* [What you are asked to do]:
The answer is a single figure: how many lines below contain the word "wdat".

* [Records provided]:
===== src/acnv_defs.vh =====
/*
 * Register offsets, field positions, reset values and timing counts of the
 * converter control block.
 * Assumes inclusion by bare name from the converter control module.
 */
`ifndef ACNV_DEFS_VH
`define ACNV_DEFS_VH

// Byte addresses on the byte-addressed bus (word index times four)
`define ACNV_OFF_RES_HIGH   4'h0
`define ACNV_OFF_RES_LOW    4'h4
`define ACNV_OFF_CTRL_PRI   4'h8
`define ACNV_OFF_CTRL_SEC   4'hC
`define ACNV_OFF_IRQ_STAT   5'h10
`define ACNV_OFF_IRQ_MASK   5'h14
`define ACNV_OFF_PIN_SEL    5'h18

// Primary control fields
`define ACNV_PRI_START      7
`define ACNV_PRI_BUSY       6
`define ACNV_PRI_ENABLE     5
`define ACNV_PRI_ALIGN      4
`define ACNV_PRI_CHAN_HI    3
`define ACNV_PRI_CHAN_LO    0

// Secondary control fields
`define ACNV_SEC_SRC_HI     7
`define ACNV_SEC_SRC_LO     5
`define ACNV_SEC_REF_HI     4
`define ACNV_SEC_REF_LO     3
`define ACNV_SEC_CLK_HI     2
`define ACNV_SEC_CLK_LO     0

// Source codes; codes 4 to 7 also select the external channel
`define ACNV_SRC_EXTERNAL   3'h0
`define ACNV_SRC_BANDGAP    3'h1
`define ACNV_SRC_AMP_ZERO   3'h2
`define ACNV_SRC_AMP_ONE    3'h3

// Interrupt status bits
`define ACNV_IRQ_DONE       0
`define ACNV_IRQ_START      1

// Reset values
`define ACNV_RST_CTRL_PRI   8'h00
`define ACNV_RST_CTRL_SEC   8'h00
`define ACNV_RST_RESULT     12'h000
`define ACNV_RST_PIN_SEL    4'h0

// Successive approximation: one converter clock per result bit plus sampling
`define ACNV_SAMPLE_TICKS   4'h2
`define ACNV_RESULT_BITS    4'hC

`endif


===== src/acnv_control.v =====
/*
 * Control and result-register logic of a 12-bit successive approximation
 * converter with four external pins and three internal sources.
 * Assumes an Avalon-MM master on core_clk_i and an analog comparator whose
 * output arrives asynchronously and is synchronised here.
 */
// Decided for this implementation: the Avalon-MM register port and the address map.
//
// Contract
// Produce 12-bit result for selected source
// Four external pins plus three internal sources
// Channel field picks the external pin
// Source field picks internal or external
// Alignment bit sets result byte placement
// Unused result bit positions read zero
// Result registers are read only
// Disabled converter leaves results unchanged
// Two 8-bit control registers exist
// Control register bit layouts as documented
// Exactly one signal routed to converter; code routes none while disabled or while the selected pin is not in pin select
// Pin select decides converter input pins
// Selected pin loses its I/O function
// Selected pin loses its pull-up
// Start high then low begins conversion
// Busy set at start, cleared at completion
// Enable powers converter, clear powers down
// Both result bytes update with busy clear
// Settings latch per conversion; alignment immediate; code does not latch reference select, which follows the register
`timescale 1ns/1ps
`default_nettype none
`include "acnv_defs.vh"

module acnv_control #(
  parameter CHANNELS = 4,
  parameter RES_BITS = 12
) (
  // Clock and reset
  input  wire                 core_clk_i,
  input  wire                 rst_i,
  // Avalon-MM slave
  input  wire [4:0]           avs_address_i,
  input  wire                 avs_read_i,
  input  wire                 avs_write_i,
  input  wire [31:0]          avs_writedata_i,
  input  wire [3:0]           avs_byteenable_i,
  output reg  [31:0]          avs_readdata_o,
  output wire                 avs_waitrequest_o,
  // Interrupt
  output wire                 irq_o,
  // Analog front end
  input  wire                 cmp_i,
  output reg                  conv_power_o,
  output reg                  sample_o,
  output reg  [RES_BITS-1:0]  dac_code_o,
  output reg  [CHANNELS-1:0]  analog_input_pins_o,
  output reg                  bandgap_reference_o,
  output reg                  amp_zero_output_o,
  output reg                  amp_one_output_o,
  output reg  [1:0]           reference_select_o,
  // Pin sharing
  output wire [CHANNELS-1:0]  pin_analog_sel_o,
  output wire [CHANNELS-1:0]  pin_gpio_release_o,
  output wire [CHANNELS-1:0]  pin_pullup_release_o
);

  localparam ST_IDLE   = 2'h0;
  localparam ST_SAMPLE = 2'h1;
  localparam ST_CONV   = 2'h2;

  //////////////////////////////////////////////////////////////////////////
  // Registers
  reg [7:0]           conv_control_primary_reg;
  reg [7:0]           conv_control_secondary_reg;
  reg [RES_BITS-1:0]  result_reg;
  reg [CHANNELS-1:0]  pin_sel_reg;
  reg [1:0]           irq_stat_reg;
  reg [1:0]           irq_mask_reg;
  reg                 rd_ack_reg;
  reg [1:0]           state_reg;
  reg [RES_BITS-1:0]  sar_reg;
  reg [RES_BITS-1:0]  bit_reg;
  reg [3:0]           tick_reg;
  reg [3:0]           tick_div_reg;
  reg [2:0]           clk_sel_lat_reg;
  reg [2:0]           src_lat_reg;
  reg [3:0]           chan_lat_reg;
  reg                 cmp_meta_reg;
  reg                 cmp_sync_reg;

  wire       conv_enable           = conv_control_primary_reg[`ACNV_PRI_ENABLE];
  wire       result_align_select   = conv_control_primary_reg[`ACNV_PRI_ALIGN];
  wire       conv_busy_flag        = (state_reg != ST_IDLE);
  wire       wr_pri  = avs_write_i && avs_byteenable_i[0] &&
                       (avs_address_i == {1'b0, `ACNV_OFF_CTRL_PRI});
  wire [7:0] wdat    = avs_writedata_i[7:0];
  wire       start_was = conv_control_primary_reg[`ACNV_PRI_START];
  // Falling edge of the start bit written by software
  wire       start_fall = wr_pri && start_was && !wdat[`ACNV_PRI_START];
  wire       go       = start_fall && conv_enable && !conv_busy_flag;
  wire       conv_tick = (tick_div_reg == 4'h0);
  // An aborted run must not flag completion
  wire       done     = (state_reg == ST_CONV) && conv_enable && conv_tick && bit_reg[0];

  // Writes take one cycle; reads wait one cycle for registered data
  assign avs_waitrequest_o = avs_read_i && !rd_ack_reg;
  assign irq_o = |(irq_stat_reg & irq_mask_reg);

  // Pins selected as converter inputs give up digital functions
  assign pin_analog_sel_o     = pin_sel_reg;
  assign pin_gpio_release_o   = pin_sel_reg;
  assign pin_pullup_release_o = pin_sel_reg;

  //////////////////////////////////////////////////////////////////////////
  // Converter clock divider: divide by 2^select for select 0 to 4; select 5 to 7 also divide by 16
  function [3:0] acnv_div_load;
    input [2:0] sel;
    begin
      acnv_div_load = (4'h1 << sel[1:0]) - 4'h1;
      if (sel[2]) begin
        acnv_div_load = 4'hF;
      end
    end
  endfunction

  //////////////////////////////////////////////////////////////////////////
  // Comparator synchroniser
  always @(posedge core_clk_i) begin
    if (rst_i) begin
      cmp_meta_reg <= 1'b0;
      cmp_sync_reg <= 1'b0;
    end else begin
      cmp_meta_reg <= cmp_i;
      cmp_sync_reg <= cmp_meta_reg;
    end
  end

  //////////////////////////////////////////////////////////////////////////
  // Register writes
  always @(posedge core_clk_i) begin
    if (rst_i) begin
      conv_control_primary_reg   <= `ACNV_RST_CTRL_PRI;
      conv_control_secondary_reg <= `ACNV_RST_CTRL_SEC;
      pin_sel_reg                <= `ACNV_RST_PIN_SEL;
      irq_mask_reg               <= 2'h0;
    end else if (avs_write_i) begin
      if (wr_pri) begin
        // Busy bit is read only and never stored
        conv_control_primary_reg <= wdat & 8'hBF;
      end else if (avs_address_i == {1'b0, `ACNV_OFF_CTRL_SEC} && avs_byteenable_i[0]) begin
        conv_control_secondary_reg <= wdat;
      end else if (avs_address_i == `ACNV_OFF_PIN_SEL && avs_byteenable_i[0]) begin
        pin_sel_reg <= wdat[CHANNELS-1:0];
      end else if (avs_address_i == `ACNV_OFF_IRQ_MASK && avs_byteenable_i[0]) begin
        irq_mask_reg <= wdat[1:0];
      end
    end
  end

  //////////////////////////////////////////////////////////////////////////
  // Interrupt status: set wins over write-one-to-clear
  always @(posedge core_clk_i) begin
    if (rst_i) begin
      irq_stat_reg <= 2'h0;
    end else begin
      if (avs_write_i && avs_address_i == `ACNV_OFF_IRQ_STAT && avs_byteenable_i[0]) begin
        irq_stat_reg[`ACNV_IRQ_DONE]  <= (irq_stat_reg[`ACNV_IRQ_DONE] &&
                                          !wdat[`ACNV_IRQ_DONE]) || done;
        irq_stat_reg[`ACNV_IRQ_START] <= (irq_stat_reg[`ACNV_IRQ_START] &&
                                          !wdat[`ACNV_IRQ_START]) || go;
      end else begin
        irq_stat_reg[`ACNV_IRQ_DONE]  <= irq_stat_reg[`ACNV_IRQ_DONE] || done;
        irq_stat_reg[`ACNV_IRQ_START] <= irq_stat_reg[`ACNV_IRQ_START] || go;
      end
    end
  end

  //////////////////////////////////////////////////////////////////////////
  // Conversion sequencer
  always @(posedge core_clk_i) begin
    if (rst_i) begin
      state_reg       <= ST_IDLE;
      sar_reg         <= {RES_BITS{1'b0}};
      bit_reg         <= {RES_BITS{1'b0}};
      tick_reg        <= 4'h0;
      tick_div_reg    <= 4'h0;
      clk_sel_lat_reg <= 3'h0;
      src_lat_reg     <= 3'h0;
      chan_lat_reg    <= 4'h0;
      result_reg      <= `ACNV_RST_RESULT;
    end else begin
      tick_div_reg <= conv_tick ? acnv_div_load(clk_sel_lat_reg) : tick_div_reg - 4'h1;
      case (state_reg)
        ST_IDLE: begin
          if (go) begin
            // Settings are captured here so later writes hit the next run
            clk_sel_lat_reg <= conv_control_secondary_reg[`ACNV_SEC_CLK_HI:`ACNV_SEC_CLK_LO];
            src_lat_reg     <= conv_control_secondary_reg[`ACNV_SEC_SRC_HI:`ACNV_SEC_SRC_LO];
            chan_lat_reg    <= conv_control_primary_reg[`ACNV_PRI_CHAN_HI:`ACNV_PRI_CHAN_LO];
            tick_reg        <= `ACNV_SAMPLE_TICKS;
            tick_div_reg    <= acnv_div_load(conv_control_secondary_reg[2:0]);
            state_reg       <= ST_SAMPLE;
          end
        end
        ST_SAMPLE: begin
          if (conv_tick) begin
            if (tick_reg == 4'h1) begin
              bit_reg   <= {1'b1, {(RES_BITS-1){1'b0}}};
              sar_reg   <= {1'b1, {(RES_BITS-1){1'b0}}};
              state_reg <= ST_CONV;
            end else begin
              tick_reg <= tick_reg - 4'h1;
            end
          end
        end
        ST_CONV: begin
          if (!conv_enable) begin
            // Power-down aborts; result keeps its old value
            state_reg <= ST_IDLE;
          end else if (conv_tick) begin
            // Keep the trial bit if the input is above the DAC level
            sar_reg <= (cmp_sync_reg ? sar_reg : (sar_reg & ~bit_reg)) | (bit_reg >> 1);
            bit_reg <= bit_reg >> 1;
            if (bit_reg[0]) begin
              // Whole word lands with busy clearing
              result_reg <= cmp_sync_reg ? sar_reg : (sar_reg & ~bit_reg);
              state_reg  <= ST_IDLE;
            end
          end
        end
        default: begin
          state_reg <= ST_IDLE;
        end
      endcase
      if (!conv_enable && state_reg == ST_SAMPLE) begin
        state_reg <= ST_IDLE;
      end
    end
  end

  //////////////////////////////////////////////////////////////////////////
  // Analog routing: at most one source reaches the converter; none while disabled or while the selected pin is not in pin select
  always @(posedge core_clk_i) begin
    if (rst_i) begin
      conv_power_o        <= 1'b0;
      sample_o            <= 1'b0;
      dac_code_o          <= {RES_BITS{1'b0}};
      analog_input_pins_o <= {CHANNELS{1'b0}};
      bandgap_reference_o <= 1'b0;
      amp_zero_output_o   <= 1'b0;
      amp_one_output_o    <= 1'b0;
      reference_select_o  <= 2'h0;
    end else begin
      conv_power_o        <= conv_enable;
      sample_o            <= (state_reg == ST_SAMPLE);
      dac_code_o          <= sar_reg;
      reference_select_o  <= conv_control_secondary_reg[`ACNV_SEC_REF_HI:`ACNV_SEC_REF_LO];
      bandgap_reference_o <= conv_enable && (src_lat_reg == `ACNV_SRC_BANDGAP);
      amp_zero_output_o   <= conv_enable && (src_lat_reg == `ACNV_SRC_AMP_ZERO);
      amp_one_output_o    <= conv_enable && (src_lat_reg == `ACNV_SRC_AMP_ONE);
      analog_input_pins_o <= {CHANNELS{1'b0}};
      if (conv_enable && (src_lat_reg == `ACNV_SRC_EXTERNAL || src_lat_reg > `ACNV_SRC_AMP_ONE)
          && chan_lat_reg < CHANNELS) begin
        analog_input_pins_o[chan_lat_reg[1:0]] <= pin_sel_reg[chan_lat_reg[1:0]];
      end
    end
  end

  //////////////////////////////////////////////////////////////////////////
  // Register reads
  always @(posedge core_clk_i) begin
    if (rst_i) begin
      rd_ack_reg     <= 1'b0;
      avs_readdata_o <= 32'h0000_0000;
    end else begin
      rd_ack_reg     <= avs_read_i && !rd_ack_reg;
      avs_readdata_o <= 32'h0000_0000;
      if (avs_address_i == {1'b0, `ACNV_OFF_RES_HIGH}) begin
        // Alignment applies at read time; unused bits are zero
        avs_readdata_o[7:0] <= result_align_select ? {4'h0, result_reg[11:8]}
                                                   : result_reg[11:4];
      end else if (avs_address_i == {1'b0, `ACNV_OFF_RES_LOW}) begin
        avs_readdata_o[7:0] <= result_align_select ? result_reg[7:0]
                                                   : {result_reg[3:0], 4'h0};
      end else if (avs_address_i == {1'b0, `ACNV_OFF_CTRL_PRI}) begin
        avs_readdata_o[7:0] <= {conv_control_primary_reg[7], conv_busy_flag,
                                conv_control_primary_reg[5:0]};
      end else if (avs_address_i == {1'b0, `ACNV_OFF_CTRL_SEC}) begin
        avs_readdata_o[7:0] <= conv_control_secondary_reg;
      end else if (avs_address_i == `ACNV_OFF_IRQ_STAT) begin
        avs_readdata_o[1:0] <= irq_stat_reg;
      end else if (avs_address_i == `ACNV_OFF_IRQ_MASK) begin
        avs_readdata_o[1:0] <= irq_mask_reg;
      end else if (avs_address_i == `ACNV_OFF_PIN_SEL) begin
        avs_readdata_o[CHANNELS-1:0] <= pin_sel_reg;
      end
    end
  end

endmodule // acnv_control
`default_nettype wire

* [Completed task]:
8